La Direzione distrettuale antimafia di Reggio Calabria ha chiesto il processo per i tre afghani coinvolti nell’inchiesta «Parepidemos» e accusati di favoreggiamento pluriaggravato dell’immigrazione clandestina e di esercizio abusivo dell’intermediazione finanziaria.
L’inchiesta ha preso il via nell’ottobre 2020 quando i carabinieri hanno notato un uomo che, con un furgone con targa francese, si trovava a Bova Marina nei pressi di un centro di accoglienza dove i migranti venivano tenuti in isolamento sanitario temporaneo per il Covid. Gli accertamenti successivi hanno consentito di registrare i movimenti dell’afghano che, dopo avere fatto salire a bordo 10 connazionali, ha percorso l’intero territorio nazionale. Prima di fare ingresso nel traforo del Frejus, però, ha lasciato i migranti in montagna a pochi chilometri dal confine. Subito dopo l’uomo è stato fermato dai carabinieri di Bardonecchia ed era l’unico occupante del mezzo. Sui sedili posteriori c’erano alcuni bagagli con pannolini e vestiti non appartenenti all’indagato. Il furgone, inoltre, era dotato di un vano creato ad hoc per nascondere le persone.

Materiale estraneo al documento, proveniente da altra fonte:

===== config.mk =====
export PLATFORM = sky130hd
export DESIGN_NAME = mbist_lfsr_sig
export DESIGN_NICKNAME = d
export VERILOG_FILES = /design/src/rtl/mbist_pkg.sv /design/src/rtl/mbist_addr_lfsr.sv /design/src/rtl/mbist_sig_lfsr.sv /design/src/rtl/mbist_seq.sv /design/src/rtl/mbist_lfsr_sig.sv
export SDC_FILE = /design/constraint.sdc
export NUM_CORES = 1
export LEC_CHECK = 0
export BUFFER_PORTS_ARGS = -buffer_cell sky130_fd_sc_hd__clkbuf_2
export CORE_UTILIZATION = 53
export CTS_BUF_LIST = sky130_fd_sc_hd__clkbuf_4 sky130_fd_sc_hd__clkbuf_8
export DETAILED_ROUTE_END_ITERATION = 8
export PLACE_DENSITY_LB_ADDON = 0.3
export SLEW_MARGIN = 10
export SYNTH_ARGS = -nofsm -noshare
export SYNTH_HDL_FRONTEND = slang
export SYNTH_HIERARCHICAL = 1
export SYNTH_SLANG_ARGS = --single-unit

===== constraint.sdc =====
create_clock -name clk -period 2.01 [get_ports clk]
set_clock_uncertainty 0.2 [all_clocks]
set_input_delay 0.201 -clock clk [delete_from_list [all_inputs] [get_ports clk]]
set_output_delay 0.201 -clock clk [all_outputs]
set_load 0.1 [all_outputs]

===== src/rtl/mbist_pkg.sv =====
package mbist_pkg;

    localparam int MAX_W = 32;
    typedef logic [MAX_W-1:0] wide_t;

    // Reciprocal polynomial: coefficient j becomes coefficient k-j
    function automatic wide_t reciprocal(input wide_t poly, input int k);
        wide_t r;
        r = '0;
        for (int j = 0; j <= k; j++) begin
            r[j] = poly[k-j];
        end
        return r;
    endfunction

    // Multiply state by X modulo poly (Galois step)
    function automatic wide_t gal_step(input wide_t s, input wide_t poly, input int k);
        wide_t msk;
        wide_t nxt;
        msk = (wide_t'(1) << k) - wide_t'(1);
        nxt = (s << 1) & msk;
        if (s[k-1]) begin
            nxt = nxt ^ (poly & msk);
        end
        return nxt;
    endfunction

    // Seed so that a run of n cells ends at X^-1: X^(2^k-1-n)
    function automatic wide_t seed_state(input wide_t poly, input int k, input int n);
        wide_t s;
        s = wide_t'(1);
        for (int i = 0; i < ((1 << k) - 1 - n); i++) begin
            s = gal_step(s, poly, k);
        end
        return s;
    endfunction

endpackage


===== src/rtl/mbist_addr_lfsr.sv =====
module mbist_addr_lfsr #(
    parameter int K = 3,
    parameter logic [K:0] POLY = 4'b1011,
    parameter logic [K-1:0] SEED = 3'b001
) (
    input  logic         clk,
    input  logic         rst_n,
    input  logic         load_i,
    input  logic         step_i,
    output logic [K-1:0] addr_o
);

    logic [K-1:0] addr_d, addr_q;

    always_comb begin
        addr_d = addr_q;
        if (load_i) begin
            addr_d = SEED;
        end else if (step_i) begin
            addr_d = {addr_q[K-2:0], 1'b0} ^ (addr_q[K-1] ? POLY[K-1:0] : '0);
        end
    end

    always_ff @(posedge clk or negedge rst_n) begin
        if (!rst_n) addr_q <= SEED;
        else        addr_q <= addr_d;
    end

    assign addr_o = addr_q;

    assert_addr_nonzero_R2: assert property (@(posedge clk) disable iff (!rst_n)
        addr_q != '0);

    assert_addr_moves_R2: assert property (@(posedge clk) disable iff (!rst_n)
        (step_i && !load_i) |=> (addr_q != $past(addr_q)));

endmodule


===== src/rtl/mbist_sig_lfsr.sv =====
module mbist_sig_lfsr #(
    parameter int K = 3,
    parameter logic [K:0] RPOLY = 4'b1101
) (
    input  logic         clk,
    input  logic         rst_n,
    input  logic         clear_i,
    input  logic         shift_i,
    input  logic         bit_i,
    output logic [K-1:0] sig_o,
    output logic [K-1:0] sig_next_o
);

    logic [K-1:0] sig_d, sig_q;
    logic         fb;
    logic [K-1:0] shifted;

    always_comb begin
        fb      = sig_q[K-1] ^ bit_i;
        shifted = {sig_q[K-2:0], 1'b0} ^ (fb ? RPOLY[K-1:0] : '0);
        sig_d   = sig_q;
        if (clear_i)      sig_d = '0;
        else if (shift_i) sig_d = shifted;
    end

    always_ff @(posedge clk or negedge rst_n) begin
        if (!rst_n) sig_q <= '0;
        else        sig_q <= sig_d;
    end

    assign sig_o      = sig_q;
    assign sig_next_o = shifted;

    assert_sig_cleared_R5: assert property (@(posedge clk) disable iff (!rst_n)
        clear_i |=> (sig_q == '0));

    assert_sig_holds_R6: assert property (@(posedge clk) disable iff (!rst_n)
        (!clear_i && !shift_i) |=> (sig_q == $past(sig_q)));

endmodule


===== src/rtl/mbist_seq.sv =====
module mbist_seq #(
    parameter int NUM_CELLS = 7
) (
    input  logic clk,
    input  logic rst_n,
    input  logic start_i,
    output logic busy_o,
    output logic done_o,
    output logic load_o,
    output logic last_o
);

    localparam int CW = (NUM_CELLS > 2) ? $clog2(NUM_CELLS) : 1;
    localparam logic [CW-1:0] LAST = CW'(NUM_CELLS - 1);

    typedef struct packed {
        logic          busy;
        logic          done;
        logic [CW-1:0] cnt;
    } seq_t;

    seq_t seq_d, seq_q;

    always_comb begin
        seq_d      = seq_q;
        seq_d.done = 1'b0;
        if (!seq_q.busy) begin
            if (start_i) begin
                seq_d.busy = 1'b1;
                seq_d.cnt  = '0;
            end
        end else if (seq_q.cnt == LAST) begin
            seq_d.busy = 1'b0;
            seq_d.done = 1'b1;
        end else begin
            seq_d.cnt = seq_q.cnt + CW'(1);
        end
    end

    always_ff @(posedge clk or negedge rst_n) begin
        if (!rst_n) seq_q <= '0;
        else        seq_q <= seq_d;
    end

    assign busy_o = seq_q.busy;
    assign done_o = seq_q.done;
    assign load_o = start_i && !seq_q.busy;
    assign last_o = seq_q.busy && (seq_q.cnt == LAST);

    assert_done_single_R4: assert property (@(posedge clk) disable iff (!rst_n)
        done_o |=> !done_o);

    assert_done_after_last_R4: assert property (@(posedge clk) disable iff (!rst_n)
        $rose(done_o) |-> $past(last_o));

    assert_not_busy_and_done_R4: assert property (@(posedge clk) disable iff (!rst_n)
        !(busy_o && done_o));

    assert_cnt_steps_R4: assert property (@(posedge clk) disable iff (!rst_n)
        (busy_o && !last_o) |=> (busy_o && seq_q.cnt == $past(seq_q.cnt) + CW'(1)));

    assert_start_ignored_R9: assert property (@(posedge clk) disable iff (!rst_n)
        (busy_o && start_i && !last_o) |=> busy_o);

endmodule


===== src/rtl/mbist_lfsr_sig.sv =====
module mbist_lfsr_sig #(
    parameter int K = 3,
    parameter logic [K:0] POLY = 4'b1011,
    parameter int NUM_CELLS = (1 << K) - 1
) (
    input  logic         clk,
    input  logic         rst_n,
    input  logic         start_i,
    output logic         busy_o,
    output logic         done_o,
    output logic [K-1:0] addr_o,
    input  logic         rd_data_i,
    input  logic [K-1:0] exp_sig_i,
    output logic [K-1:0] sig_o,
    output logic         pass_o,
    output logic         fail_o
);

    import mbist_pkg::*;

    localparam wide_t POLY_W  = wide_t'(POLY);
    localparam wide_t RPOLY_W = reciprocal(POLY_W, K);
    localparam wide_t SEED_W  = seed_state(POLY_W, K, NUM_CELLS);
    localparam logic [K:0]   RPOLY = RPOLY_W[K:0];
    localparam logic [K-1:0] SEED  = SEED_W[K-1:0];

    typedef struct packed {
        logic pass;
        logic fail;
    } verdict_t;

    logic         load, last, busy;
    logic [K-1:0] sig_next;
    verdict_t     vd_d, vd_q;

    mbist_seq #(.NUM_CELLS(NUM_CELLS)) u_seq (
        .clk    (clk),
        .rst_n  (rst_n),
        .start_i(start_i),
        .busy_o (busy),
        .done_o (done_o),
        .load_o (load),
        .last_o (last)
    );

    mbist_addr_lfsr #(.K(K), .POLY(POLY), .SEED(SEED)) u_addr (
        .clk   (clk),
        .rst_n (rst_n),
        .load_i(load),
        .step_i(busy),
        .addr_o(addr_o)
    );

    mbist_sig_lfsr #(.K(K), .RPOLY(RPOLY)) u_sig (
        .clk       (clk),
        .rst_n     (rst_n),
        .clear_i   (load),
        .shift_i   (busy),
        .bit_i     (rd_data_i),
        .sig_o     (sig_o),
        .sig_next_o(sig_next)
    );

    always_comb begin
        vd_d = vd_q;
        if (load) begin
            vd_d = '0;
        end else if (last) begin
            vd_d.fail = (sig_next != exp_sig_i);
            vd_d.pass = (sig_next == exp_sig_i);
        end
    end

    always_ff @(posedge clk or negedge rst_n) begin
        if (!rst_n) vd_q <= '0;
        else        vd_q <= vd_d;
    end

    assign busy_o = busy;
    assign pass_o = vd_q.pass;
    assign fail_o = vd_q.fail;

    assert_verdict_excl_R8: assert property (@(posedge clk) disable iff (!rst_n)
        !(pass_o && fail_o));

    assert_verdict_at_done_R8: assert property (@(posedge clk) disable iff (!rst_n)
        done_o |-> (pass_o || fail_o));

    assert_verdict_cleared_R8: assert property (@(posedge clk) disable iff (!rst_n)
        busy_o |-> (!pass_o && !fail_o));

endmodule


==> qor.csv, run 1 <==
metric,value,unit
io_buffers,16,
place_area,778,um2
max-cap-violations,0,
drtIter0Drc,8,
min_to,u_seq/busy_o,
cp_max_fo,21,
final_area,818,um2
critPathTopFamily,flip-flops,
grt_pass1_vias,454,
r2r-end,pass_o,
r2r-start,u_seq/seq_q[0],
fill_cells,90,
start_util,0.595,
finalCriticalPeriod,1.79,ns
worstHoldStart,start_i,
synth_commonest_cells,"dfrtp_1, nor2_1, xnor2_1",
cp-start-kind,flop,
rows,12,
clock-sinks,13,
nNetsFinal,90,
synth_edf_count,0,
cts_tree,done,
cp-end-kind,output pin,
tns,0,ns
status,finished clean,
fmax,559,MHz
reg2regPathDepth,5,
antenna_found_initial,0,
critPathKind,flop to output pin,
diodes,0,
clk_pin_slew,0.08,ns
cts.repair.resized,0,
drt-total-wl,1270,um
yosysMostFrequentCell,dfrtp_1,
async_flop_share,1.00,
crit_buf_inv,1,
clkLatencyLatePin,0.28,ns
critPathArrivalTime,1.39,ns
synth_top_area_share,0.431,
synthToLayoutAreaGrowth,17.4,%
hpwlAfterDp,894,um
worst_pin_slew,0.546,ns
ant_nets,0,
synth_area_leaders,"dfrtp_1, xnor2_1, dfstp_2",
yosys_register_bits,13,
post-route-drc-count,0,
slew_headroom,0.638,
place.gp.congestion,0.796,
utilization,0.699,
vias,506,
die_x,38.3,um
finalCritPeriodShare,0.890,
crit_chain,clkbuf_2,
hp-class,primary input to flop,
ys.flop_type,dfrtp_1,
synth_cell_types,29,
grt-ovfl-total,0,
r2r_slack,0.29,ns
wl_per_cell,13.5,um
routed_via_density,5.38,
grt_pass1_wl,1980,um
drive_gt1_frac,0.363,
whs,0.00199,ns
root_buffer,clkbuf_4,
crit_start,u_seq/busy_o,
core-area,1170,um2
crit_slowest_cell,dfrtp_2,
whs_path_depth,3,
first_pass_iters,4,
grt_setup_unrepaired,no,
slew_violations,0,
htreeDepth,1,
num_io_pins,17,
hold_viol,0,
max_stage_delay,0.58,ns
cp.required,1.61,ns
yosys_warnings,6,
grt_max_degree,22,
clockBufferDepth,2,
cts_buffers,3,
grt.total_usage,0.216,
synth_area_per_cell,11.4,um2
dieArea,1460,um2
synth.largest_area_cell,dfrtp_1,
synthesis.nets,70,
setup_violations,0,
ys_seq_area_frac,0.469,
synthCells,61,
die_h,38.3,um
syn_area,697,um2
## through the flow
stage | setup WS (ns) | std cells
6_report | 0.220 | 94
4_1_cts | 0.214 | 94
3_3_place_gp | 0.372 | 89
2_1_floorplan | 0.0131 | 61
5_1_grt | 0.165 | 94
3_5_place_dp | 0.314 | 89
## layer usage
layer  vias up  part of all wire  global-route usage
met5         -                 0                   0
met1       227              0.46               0.260
met2        21              0.45               0.322
met4         0             0.017               0.134
met3         4             0.072              0.0814
li1        254                 -                   -
## final cells by class
cell class,instances,area [um2],area share
repair buffers,18,97.6,0.119
multi-input cells,42,333,0.407
well taps,14,17.5,0.0214
inverters,3,11.3,0.0138
flip-flops and latches,13,329,0.402
clock buffers,4,30.0,0.0367
## logic make-up (layout without fill, tap and decap cells)
family,Yosys count,after routing,share of synthesized area
AOI/OAI and AO/OA,11,11,0.144
xor gates and xnor gates,7,7,0.0880
adders and majority gates,2,2,0.0359
buffers and inverters,6,25,0.0539
DFF,13,13,0.469
muxes,2,2,0.0287
and+or+nand+nor,20,20,0.181
## layout by cell type, fill, tap and decap left out, types with 2 or more instances in the layout
| master | synthesis | final |
|---|---|---|
| and4_1 | 2 | 2 |
| dfrtp_2 | 0 | 2 |
| clkbuf_2 | 0 | 16 |
| xnor2_1 | 6 | 6 |
| clkbuf_4 | 0 | 4 |
| mux2i_1 | 2 | 2 |
| nor2_1 | 7 | 7 |
| dfrtp_1 | 12 | 10 |
| inv_1 | 3 | 3 |
| nor3b_1 | 2 | 2 |
| nor2b_1 | 4 | 4 |
| ha_1 | 2 | 2 |
## worst reg2reg max path, cell delays in order, from the launching register on
cell     delay, ns
dfrtp_1       0.44
inv_1         0.08
ha_1          0.26
and3_2        0.27
nor2b_1       0.14
a41o_1        0.23
## repair_timing
| item | in CTS | in global routing |
|---|---|---|
| hold buffers | 1 | 0 |
| setup buffers | 0 | 0 |
| setup endpoints to repair | 0 | 0 |
| endpoints found under the hold margin | 13 | 0 |
## how the worst max path moves through the flow
stage                                 to  depth (start not counted)
after global routing              busy_o                          1
after detailed placement          pass_o                          5
after CTS                         busy_o                          1
after global placement            pass_o                          5
after floorplan           u_sig/sig_o[2]                          5
final                             busy_o                          1
## sequential cells by signal (all words and copies together) (netlist names)
register,cells
u_seq/busy_o,1
fail_o,1
pass_o,1
u_seq/done_o,1
u_addr/addr_o,3
u_sig/sig_o,3
u_seq/seq_q,3
Power of run 1 is left out: the tool's default activity adds up to more than one toggle a clock period on the data nets, which glitch-free logic cannot reach.
==> run 2, diff against run 1 <==
CORE_UTILIZATION = 50   (was 53)
CTS_BUF_LIST = sky130_fd_sc_hd__clkbuf_4 sky130_fd_sc_hd__clkbuf_8 sky130_fd_sc_hd__clkbuf_16   (was sky130_fd_sc_hd__clkbuf_4 sky130_fd_sc_hd__clkbuf_8)
==> qor.csv, run 2 (same netlist as run 1, synthesis figures left out) <==
metric,value,unit,change
root_buffer,clkbuf_4,,
drtIter0Drc,3,,-5
crit_slowest_cell,dfrtp_2,,
antenna_found_initial,0,,unchanged
slew_headroom,0.640,,+0.00270
die_x,39.3,um,+2.8%
drive_gt1_frac,0.363,,unchanged
cp.required,1.61,ns,about the same
clock-sinks,13,,unchanged
drt-total-wl,1120,um,-12%
htreeDepth,1,,unchanged
finalCriticalPeriod,1.78,ns,-0.00790 ns
critPathArrivalTime,1.38,ns,about the same
hpwlAfterDp,858,um,-4.0%
mostFrequentLayoutCells,"clkbuf_2, dfrtp_1, nor2_1",,
crit_chain,clkbuf_2,,
clkLatencyLatePin,0.27,ns,about the same
synthToLayoutAreaGrowth,17.6,%,
layout_commonest_cell,clkbuf_2,,
rows,13,,+1
dp_slack,0.328,ns,+0.0138 ns
crit_start,u_seq/busy_o,,
max-cap-violations,0,,unchanged
cts.repair.resized,0,,unchanged
core-area,1300,um2,+11%
grt-ovfl-total,0,,unchanged
fmax,561,MHz,+0.44%
status,finished clean,,
nNetsFinal,90,,unchanged
die_h,39.3,um,+2.8%
dieArea,1550,um2,+5.7%
wl_per_cell,11.8,um,-13%
cp-end-kind,output pin,,
io_buffers,16,,unchanged
num_io_pins,17,,unchanged
r2r-start,u_seq/seq_q[0],,
hold_viol,0,,unchanged
critPathTopFamily,flip-flops,,
crit_buf_inv,1,,unchanged
cp_max_fo,21,,unchanged
tns,0,ns,unchanged
hp-class,primary input to flop,,
cts_buffers,3,,unchanged
post-route-drc-count,0,,unchanged
place.gp.congestion,0.697,,-12%
max_stage_delay,0.58,ns,about the same
first_pass_iters,4,,unchanged
place_area,779,um2,+0.16%
clk_pin_slew,0.08,ns,about the same
grt_pass1_wl,1660,um,-16%
vias,481,,-4.9%
grt_pass1_vias,391,,-14%
finalCritPeriodShare,0.887,,-0.00393
cts_tree,done,,
grt.total_usage,0.173,,-0.0425
routed_via_density,5.06,,-5.9%
clockBufferDepth,2,,unchanged
final_area,820,um2,+0.15%
ant_nets,0,,unchanged
critPathKind,flop to output pin,,
cp-start-kind,flop,,
slew_violations,0,,unchanged
layout_setup_ws,0.228,ns,+0.00790 ns
r2r_slack,0.32,ns,+0.03 ns
start_util,0.536,,-0.0595
grt_max_degree,22,,unchanged
worst_pin_slew,0.542,ns,-0.00406 ns
setup_violations,0,,unchanged
diodes,0,,unchanged
grt_setup_unrepaired,no,,
worstHoldStart,start_i,,
## run 2: cell counts in the layout (fill, tap and decap cells not counted)
No cell type changed its count.
## run 2: final timing paths
| path | endpoint | depth (start not counted) |
|---|---|---|
| max | busy_o | 1 |
| min | u_seq/busy_o | 3 |
| max reg2reg | pass_o | 5 |
| min reg2reg | u_addr/addr_o[0] | 1 |
| max in group asynchronous | u_addr/addr_o[0] | 2 |
| min in group asynchronous | u_seq/seq_q[1] | 2 |
## run 2: metal layers
metal	part of all wire	vias to the layer above	global-route usage
met5	0	-	0
met4	0	0	0.0517
met3	0.041	0	0.0852
met2	0.44	11	0.254
met1	0.52	214	0.224
li1	-	256	-
## run 2: cell type report
type / count / area, um2
clock buffer: 4 / 30.0
tap: 15 / 18.8
timing repair buffer: 18 / 97.6
sequential: 13 / 329
fill: 109 / 482
multi-input combinational: 42 / 333
inverter: 3 / 11.3
## run 2: what timing repair did
| item | in CTS | in global routing |
|---|---|---|
| hold buffers | 1 | 0 |
| endpoints found under the hold margin | 13 | 0 |
| setup endpoints to repair | 0 | 0 |
| buffers inserted | 0 | 0 |
## run 2: stage by stage
stage / instances / utilization / hold slack, ns
2_1_floorplan: 61 / - / -0.295
3_3_place_gp: 90 / 0.599 / -0.0896
3_5_place_dp: 90 / 0.599 / -0.0906
4_1_cts: 95 / 0.630 / 0.00450
5_1_grt: 95 / 0.630 / 0.0296
6_report: 95 / 0.630 / 0.0162
Power of run 2 is left out for the same reason.
==> run 3, diff against run 2 <==
--- a/constraint.sdc
+++ b/constraint.sdc
@@ -3,3 +3,3 @@
 set_input_delay 0.201 -clock clk [delete_from_list [all_inputs] [get_ports clk]]
 set_output_delay 0.201 -clock clk [all_outputs]
-set_load 0.1 [all_outputs]
+set_load 0.01 [all_outputs]
==> qor.csv, run 3 (same netlist as run 1, synthesis figures left out) <==
metric,value,unit,change
die_h,39.3,um,unchanged
critPathArrivalTime,1.66,ns,+0.28 ns
cts_buffers,3,,unchanged
fmax,592,MHz,+5.4%
power.density,1630,nW/um2,
num_io_pins,17,,unchanged
leakage,0.412,nW,
clock-sinks,13,,unchanged
placed_cells,91,,+1.1%
r2r_slack,0.32,ns,about the same
place.gp.congestion,0.736,,+5.5%
place_area,785,um2,+0.64%
tns,0,ns,unchanged
vdd_drop_max,0.986,mV,
clk_pin_slew,0.08,ns,about the same
max-cap-violations,0,,unchanged
slew_violations,0,,unchanged
drive_gt1_frac,0.346,,-0.0168
drt-total-wl,1230,um,+10%
finalNonFillerCells,96,,+1.1%
cts_hold_buf,1,,unchanged
cts_tree,done,,
critPathKind,flop to flop,,
grt.total_usage,0.196,,+0.0227
routed_via_density,5.27,,+4.1%
finalCritPeriodShare,0.841,,-0.0457
io_buffers,16,,unchanged
final_area,825,um2,+0.61%
core-area,1300,um2,unchanged
hp-class,primary input to flop,,
grt_setup_unrepaired,no,,
grt-ovfl-total,0,,unchanged
clkLatencyLatePin,0.27,ns,about the same
grt_max_degree,14,,-36%
post_cts_buffers,0,,unchanged
antenna_found_initial,0,,unchanged
worst_pin_slew,0.318,ns,-0.224 ns
diodes,0,,unchanged
mostFrequentLayoutCells,"clkbuf_2, dfrtp_1, nor2_1",,
setup_violations,0,,unchanged
slew_headroom,0.787,,+0.146
start_util,0.536,,unchanged
layout_commonest_cell,clkbuf_2,,
first_pass_iters,4,,unchanged
hold_viol,0,,unchanged
die_x,39.3,um,unchanged
r2r-end,pass_o,,
rows,13,,unchanged
drtIter0Drc,5,,+2
htreeDepth,1,,unchanged
finalCriticalPeriod,1.69,ns,-0.0919 ns
cp_max_fo,6,,-71%
wl_per_cell,12.8,um,+9.2%
grt_pass1_vias,425,,+8.7%
ant_nets,0,,unchanged
cp-start-kind,flop,,
grt_pass1_wl,1900,um,+15%
synthToLayoutAreaGrowth,18.3,%,
vias,506,,+5.2%
crit_end,pass_o,,
cp.required,1.98,ns,+0.37 ns
crit_start,u_seq/seq_q[0],,
root_buffer,clkbuf_4,,
clockBufferDepth,2,,unchanged
r2r-start,u_seq/seq_q[0],,
nNetsFinal,91,,+1.1%
cp-end-kind,flop,,
post-route-drc-count,0,,unchanged
cts.repair.resized,0,,unchanged
status,finished clean,,
reg2regPathDepth,5,,unchanged
hpwlAfterDp,924,um,+7.7%
dieArea,1550,um2,unchanged
## run 3: cell count changes in the layout (fill, tap and decap cells not counted)
| cell | previous run | this run |
|---|---|---|
| buf_4 | 1 | 2 |
| dfrtp_1 | 10 | 12 |
| dfrtp_2 | 2 | 0 |
## run 3: where the power goes
| part | internal [mW] | total [mW] | switching, mW |
|---|---|---|---|
| logic | 0.346 | 0.647 | 0.301 |
| registers | 0.396 | 0.529 | 0.133 |
| clock network | 0.0904 | 0.171 | 0.0803 |
## run 3: per-stage QoR
| stage | hold WS [ns] | total power [mW] | util | worst slack (ns) |
|---|---|---|---|---|
| floorplan | -0.295 | 1.02 | - | 0.206 |
| CTS | 0.00949 | 1.36 | 0.634 | 0.313 |
| global placement | -0.0873 | 1.16 | 0.603 | 0.370 |
| global route | 0.0289 | 1.47 | 0.634 | 0.246 |
| detailed placement | -0.0842 | 1.19 | 0.603 | 0.320 |
| finish | 0.0160 | 1.35 | 0.634 | 0.320 |
## run 3: cell type report
cell class / instances / area [um2]
inverter: 3 / 11.3
fill: 115 / 477
multi-input combinational: 42 / 333
timing repair buffer: 19 / 105
clock buffer: 4 / 30.0
sequential: 13 / 327
tap: 15 / 18.8
## run 3: worst min path at each step
stage | start | end | slack, ns | cells past startpoint
finish | start_i | u_seq/busy_o | 0.02 | 3
global route | start_i | u_seq/busy_o | 0.03 | 3
CTS | start_i | u_seq/busy_o | 0.009 | 3
detailed placement | rst_n | u_addr/addr_o[2] | -0.08 | 1
global placement | rst_n | u_addr/addr_o[1] | -0.09 | 1
floorplan | rst_n | fail_o | -0.29 | 0
## run 3: critical path, stage by stage (launching register included)
cell and delay (ns):
dfrtp_1 0.44, inv_1 0.07, ha_1 0.24, and3_2 0.27, nor2b_1 0.14, a41o_1 0.23
## run 3: per-layer routing
metal / share of wire / wire (um) / global-route usage / vias up
li1: - / - / - / 259
met2: 0.43 / 530 / 0.292 / 11
met1: 0.51 / 624 / 0.247 / 234
met3: 0.051 / 63 / 0.102 / 2
met4: 0.011 / 14 / 0.0517 / 0
met5: 0 / 0 / 0 / -
Power figures use the tool's default switching activity.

L’abbandono dei migranti, tra cui alcuni minori, in montagna, al freddo e alle intemperie, ha indotto la Procura a contestare anche le aggravanti di aver esposto le persone trasportate a pericolo per la loro vita. Dalle intercettazioni, inoltre, è emerso che per salvare i migranti abbandonati sulle Alpi l’indagato avrebbe preteso di essere pagato prima del viaggio. Le indagini hanno dimostrato quello che il gip ha definito «un sistema organizzato transnazionale che gestiva e assicurava l’ingresso clandestino e illegale di migranti in vari paesi europei». Ogni migrante avrebbe versato 1.500 euro agli indagati per il trasporto.